**Extracted information:**
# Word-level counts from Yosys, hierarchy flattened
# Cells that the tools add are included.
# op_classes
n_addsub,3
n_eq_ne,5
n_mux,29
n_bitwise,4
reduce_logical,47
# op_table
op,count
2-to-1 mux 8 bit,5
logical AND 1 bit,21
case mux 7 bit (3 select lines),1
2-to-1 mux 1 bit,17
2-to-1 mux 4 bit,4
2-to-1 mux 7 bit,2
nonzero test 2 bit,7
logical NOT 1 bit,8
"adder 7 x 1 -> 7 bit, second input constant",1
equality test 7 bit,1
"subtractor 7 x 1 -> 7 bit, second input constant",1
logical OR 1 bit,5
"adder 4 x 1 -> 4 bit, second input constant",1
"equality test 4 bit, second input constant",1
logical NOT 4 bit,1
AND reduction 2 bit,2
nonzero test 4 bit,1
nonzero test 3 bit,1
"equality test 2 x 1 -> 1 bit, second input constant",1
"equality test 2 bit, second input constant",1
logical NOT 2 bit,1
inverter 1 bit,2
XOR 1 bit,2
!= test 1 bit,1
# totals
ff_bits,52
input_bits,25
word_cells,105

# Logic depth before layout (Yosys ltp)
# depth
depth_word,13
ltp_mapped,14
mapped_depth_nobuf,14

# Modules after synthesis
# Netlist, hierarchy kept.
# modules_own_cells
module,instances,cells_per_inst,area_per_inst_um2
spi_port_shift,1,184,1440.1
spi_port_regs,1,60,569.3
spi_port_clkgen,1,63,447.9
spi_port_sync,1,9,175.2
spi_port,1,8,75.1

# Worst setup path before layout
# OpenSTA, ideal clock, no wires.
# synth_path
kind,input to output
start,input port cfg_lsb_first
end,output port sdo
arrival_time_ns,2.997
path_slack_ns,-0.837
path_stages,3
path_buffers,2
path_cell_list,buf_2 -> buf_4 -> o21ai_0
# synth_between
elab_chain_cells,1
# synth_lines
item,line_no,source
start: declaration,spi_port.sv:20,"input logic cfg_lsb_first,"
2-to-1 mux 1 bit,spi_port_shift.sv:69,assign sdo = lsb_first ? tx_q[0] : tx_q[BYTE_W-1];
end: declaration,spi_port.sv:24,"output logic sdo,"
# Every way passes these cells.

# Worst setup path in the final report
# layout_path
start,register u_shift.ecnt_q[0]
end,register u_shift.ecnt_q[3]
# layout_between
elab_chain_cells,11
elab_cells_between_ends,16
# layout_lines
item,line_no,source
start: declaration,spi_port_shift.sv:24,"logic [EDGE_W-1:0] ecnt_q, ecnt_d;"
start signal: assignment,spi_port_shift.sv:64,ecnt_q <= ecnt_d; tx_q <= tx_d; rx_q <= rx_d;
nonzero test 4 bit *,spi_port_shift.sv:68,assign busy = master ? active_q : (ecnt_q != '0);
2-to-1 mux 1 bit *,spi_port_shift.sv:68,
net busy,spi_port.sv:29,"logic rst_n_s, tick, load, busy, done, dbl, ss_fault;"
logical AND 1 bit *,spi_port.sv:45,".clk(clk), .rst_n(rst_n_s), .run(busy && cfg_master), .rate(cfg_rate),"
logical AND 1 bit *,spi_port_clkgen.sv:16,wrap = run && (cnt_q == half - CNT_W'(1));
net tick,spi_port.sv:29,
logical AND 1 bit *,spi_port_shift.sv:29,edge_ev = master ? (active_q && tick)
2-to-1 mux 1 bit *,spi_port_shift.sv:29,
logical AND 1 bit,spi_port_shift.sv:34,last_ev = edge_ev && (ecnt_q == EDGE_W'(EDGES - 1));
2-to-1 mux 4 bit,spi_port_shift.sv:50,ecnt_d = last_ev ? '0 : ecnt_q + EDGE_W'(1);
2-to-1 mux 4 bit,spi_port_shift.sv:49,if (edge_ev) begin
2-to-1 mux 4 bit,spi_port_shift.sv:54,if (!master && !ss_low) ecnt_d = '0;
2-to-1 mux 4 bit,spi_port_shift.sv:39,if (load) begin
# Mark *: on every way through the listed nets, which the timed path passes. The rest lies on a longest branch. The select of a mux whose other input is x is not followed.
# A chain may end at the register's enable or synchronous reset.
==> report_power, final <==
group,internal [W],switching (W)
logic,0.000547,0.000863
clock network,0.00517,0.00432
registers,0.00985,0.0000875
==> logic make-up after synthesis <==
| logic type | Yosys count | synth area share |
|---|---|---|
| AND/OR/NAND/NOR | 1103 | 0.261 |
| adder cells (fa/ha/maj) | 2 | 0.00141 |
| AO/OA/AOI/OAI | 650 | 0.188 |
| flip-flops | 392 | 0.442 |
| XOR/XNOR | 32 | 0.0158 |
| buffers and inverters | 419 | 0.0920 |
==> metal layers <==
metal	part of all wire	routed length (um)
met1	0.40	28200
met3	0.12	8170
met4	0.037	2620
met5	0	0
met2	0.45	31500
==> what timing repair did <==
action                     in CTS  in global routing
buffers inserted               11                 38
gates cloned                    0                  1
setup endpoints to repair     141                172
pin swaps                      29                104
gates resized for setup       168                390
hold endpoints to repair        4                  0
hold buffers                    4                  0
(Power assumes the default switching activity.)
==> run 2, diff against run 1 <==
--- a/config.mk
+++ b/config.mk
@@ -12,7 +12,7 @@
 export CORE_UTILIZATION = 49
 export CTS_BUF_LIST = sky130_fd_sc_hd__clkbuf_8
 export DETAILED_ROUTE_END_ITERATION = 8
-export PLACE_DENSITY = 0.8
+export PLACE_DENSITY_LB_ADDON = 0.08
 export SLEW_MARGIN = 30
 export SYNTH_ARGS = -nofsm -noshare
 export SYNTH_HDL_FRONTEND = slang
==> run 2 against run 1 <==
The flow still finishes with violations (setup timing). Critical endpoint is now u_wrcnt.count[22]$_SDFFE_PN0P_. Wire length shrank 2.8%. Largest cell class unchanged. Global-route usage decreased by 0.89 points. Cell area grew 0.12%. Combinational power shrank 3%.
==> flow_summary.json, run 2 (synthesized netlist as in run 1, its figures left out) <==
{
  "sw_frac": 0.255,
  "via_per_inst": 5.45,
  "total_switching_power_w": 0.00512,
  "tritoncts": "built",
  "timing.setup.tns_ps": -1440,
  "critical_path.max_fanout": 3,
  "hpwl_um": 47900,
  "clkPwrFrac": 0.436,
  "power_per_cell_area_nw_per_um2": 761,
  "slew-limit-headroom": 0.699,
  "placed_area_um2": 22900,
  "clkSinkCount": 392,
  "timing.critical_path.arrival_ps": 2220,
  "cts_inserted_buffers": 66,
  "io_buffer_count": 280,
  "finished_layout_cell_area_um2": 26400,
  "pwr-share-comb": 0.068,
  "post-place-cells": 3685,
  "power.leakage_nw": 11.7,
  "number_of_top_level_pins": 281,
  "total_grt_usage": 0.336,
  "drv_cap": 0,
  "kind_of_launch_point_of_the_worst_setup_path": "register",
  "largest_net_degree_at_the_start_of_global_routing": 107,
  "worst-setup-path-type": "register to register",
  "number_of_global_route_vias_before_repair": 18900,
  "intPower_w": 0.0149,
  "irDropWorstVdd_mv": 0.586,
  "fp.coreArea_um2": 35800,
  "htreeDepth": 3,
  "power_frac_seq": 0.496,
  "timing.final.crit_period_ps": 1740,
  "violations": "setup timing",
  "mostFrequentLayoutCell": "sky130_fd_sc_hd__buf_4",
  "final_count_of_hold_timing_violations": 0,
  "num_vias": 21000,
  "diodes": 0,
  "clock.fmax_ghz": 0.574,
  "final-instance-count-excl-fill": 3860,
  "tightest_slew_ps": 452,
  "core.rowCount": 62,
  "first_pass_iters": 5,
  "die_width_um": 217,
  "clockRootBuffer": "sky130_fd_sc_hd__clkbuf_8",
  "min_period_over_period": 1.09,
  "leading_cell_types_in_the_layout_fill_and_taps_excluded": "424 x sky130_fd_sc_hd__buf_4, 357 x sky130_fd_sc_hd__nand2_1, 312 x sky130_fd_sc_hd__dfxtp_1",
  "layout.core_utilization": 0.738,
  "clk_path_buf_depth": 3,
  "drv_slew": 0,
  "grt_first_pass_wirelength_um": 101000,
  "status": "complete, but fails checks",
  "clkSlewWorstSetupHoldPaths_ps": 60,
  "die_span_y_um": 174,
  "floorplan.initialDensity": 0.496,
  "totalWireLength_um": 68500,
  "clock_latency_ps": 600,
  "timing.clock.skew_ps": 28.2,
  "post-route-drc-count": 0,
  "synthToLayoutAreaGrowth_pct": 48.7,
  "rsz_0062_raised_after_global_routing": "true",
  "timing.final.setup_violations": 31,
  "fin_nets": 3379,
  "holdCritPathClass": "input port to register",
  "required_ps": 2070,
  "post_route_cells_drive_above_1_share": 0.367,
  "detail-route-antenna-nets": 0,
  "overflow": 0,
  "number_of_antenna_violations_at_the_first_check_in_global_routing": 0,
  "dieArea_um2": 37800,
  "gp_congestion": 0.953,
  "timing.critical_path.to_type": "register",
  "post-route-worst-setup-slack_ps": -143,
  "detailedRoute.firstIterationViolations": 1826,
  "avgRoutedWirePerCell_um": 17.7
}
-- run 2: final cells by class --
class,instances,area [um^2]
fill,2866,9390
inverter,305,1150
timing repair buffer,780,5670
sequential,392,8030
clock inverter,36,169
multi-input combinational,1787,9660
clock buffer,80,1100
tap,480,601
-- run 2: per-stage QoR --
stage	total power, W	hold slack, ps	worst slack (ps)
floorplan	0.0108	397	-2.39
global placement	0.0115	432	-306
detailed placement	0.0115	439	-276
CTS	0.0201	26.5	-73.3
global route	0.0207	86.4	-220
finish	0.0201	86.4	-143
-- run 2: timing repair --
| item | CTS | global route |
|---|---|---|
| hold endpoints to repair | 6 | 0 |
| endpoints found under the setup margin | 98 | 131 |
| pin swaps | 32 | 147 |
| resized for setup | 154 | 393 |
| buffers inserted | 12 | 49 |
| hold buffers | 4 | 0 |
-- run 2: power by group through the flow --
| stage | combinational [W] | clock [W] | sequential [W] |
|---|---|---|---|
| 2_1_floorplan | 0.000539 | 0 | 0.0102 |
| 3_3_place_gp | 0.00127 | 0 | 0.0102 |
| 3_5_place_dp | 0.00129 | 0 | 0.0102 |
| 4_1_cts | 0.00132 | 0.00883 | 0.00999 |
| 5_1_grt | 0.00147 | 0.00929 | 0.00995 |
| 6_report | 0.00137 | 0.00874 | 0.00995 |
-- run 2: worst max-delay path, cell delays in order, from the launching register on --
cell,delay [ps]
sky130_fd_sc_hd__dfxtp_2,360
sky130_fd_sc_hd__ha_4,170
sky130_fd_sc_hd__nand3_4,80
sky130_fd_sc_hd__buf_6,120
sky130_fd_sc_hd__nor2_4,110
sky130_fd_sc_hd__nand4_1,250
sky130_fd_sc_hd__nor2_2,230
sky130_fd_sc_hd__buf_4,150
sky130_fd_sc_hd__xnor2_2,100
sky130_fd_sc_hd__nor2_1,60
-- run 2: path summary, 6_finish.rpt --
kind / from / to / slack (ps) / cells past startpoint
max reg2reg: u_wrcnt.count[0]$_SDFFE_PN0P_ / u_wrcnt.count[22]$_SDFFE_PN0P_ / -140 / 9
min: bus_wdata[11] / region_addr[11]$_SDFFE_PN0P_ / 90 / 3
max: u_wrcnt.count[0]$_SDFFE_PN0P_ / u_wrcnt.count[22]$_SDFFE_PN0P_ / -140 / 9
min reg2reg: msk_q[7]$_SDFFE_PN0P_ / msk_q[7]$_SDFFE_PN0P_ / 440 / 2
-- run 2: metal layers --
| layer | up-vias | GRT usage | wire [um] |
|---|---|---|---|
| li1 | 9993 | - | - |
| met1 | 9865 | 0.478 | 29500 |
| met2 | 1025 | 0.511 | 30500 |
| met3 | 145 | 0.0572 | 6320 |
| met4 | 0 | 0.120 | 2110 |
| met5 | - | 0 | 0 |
### src/rtl/uart_rx_pkg.sv
package uart_rx_pkg;
  typedef enum logic [1:0] {
    ST_IDLE  = 2'd0,
    ST_SHIFT = 2'd1,
    ST_HOLD  = 2'd2
  } rx_state_e;
endpackage

### src/rtl/uart_rx_tick.sv
module uart_rx_tick #(
  parameter int CLK_HZ = 12_000_000,
  parameter int BAUD   = 9600,
  parameter int OVS    = 8
) (
  input  logic clk,
  input  logic rst,
  output logic tick
);
  localparam int STEP  = BAUD * OVS;
  localparam int ACC_W = $clog2(CLK_HZ + STEP) + 1;
  localparam logic [ACC_W-1:0] STEP_V = ACC_W'(STEP);
  localparam logic [ACC_W-1:0] WRAP_V = ACC_W'(CLK_HZ);

  logic [ACC_W-1:0] acc;
  logic [ACC_W-1:0] sum;

  assign sum = acc + STEP_V;

  always_ff @(posedge clk) begin
    if (rst) begin
      acc  <= '0;
      tick <= 1'b0;
    end else if (sum >= WRAP_V) begin
      acc  <= sum - WRAP_V;
      tick <= 1'b1;
    end else begin
      acc  <= sum;
      tick <= 1'b0;
    end
  end

  // remainder stays below the wrap value
  a_r2_acc_bounded: assert property (@(posedge clk) disable iff (rst) acc < WRAP_V);
  // tick is a single-cycle event when the clock is at least twice the tick rate
  a_r2_tick_spaced: assert property (@(posedge clk) disable iff (rst)
    (tick && (2 * STEP <= CLK_HZ)) |=> !tick);
endmodule

### src/rtl/uart_rx_sync.sv
module uart_rx_sync #(
  parameter int STAGES = 2
) (
  input  logic clk,
  input  logic rst,
  input  logic din,
  output logic dout
);
  logic [STAGES-1:0] q;

  generate
    if (STAGES == 1) begin : g_one
      always_ff @(posedge clk) begin
        if (rst) q <= '1;
        else     q <= din;
      end
    end else begin : g_chain
      always_ff @(posedge clk) begin
        if (rst) q <= '1;
        else     q <= {q[STAGES-2:0], din};
      end
    end
  endgenerate

  assign dout = q[STAGES-1];
endmodule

**Problem:** Find and copy each line of the data where "second" is present.

**Solution for this problem:**
"adder 7 x 1 -> 7 bit, second input constant",1
"subtractor 7 x 1 -> 7 bit, second input constant",1
"adder 4 x 1 -> 4 bit, second input constant",1
"equality test 4 bit, second input constant",1
"equality test 2 x 1 -> 1 bit, second input constant",1
"equality test 2 bit, second input constant",1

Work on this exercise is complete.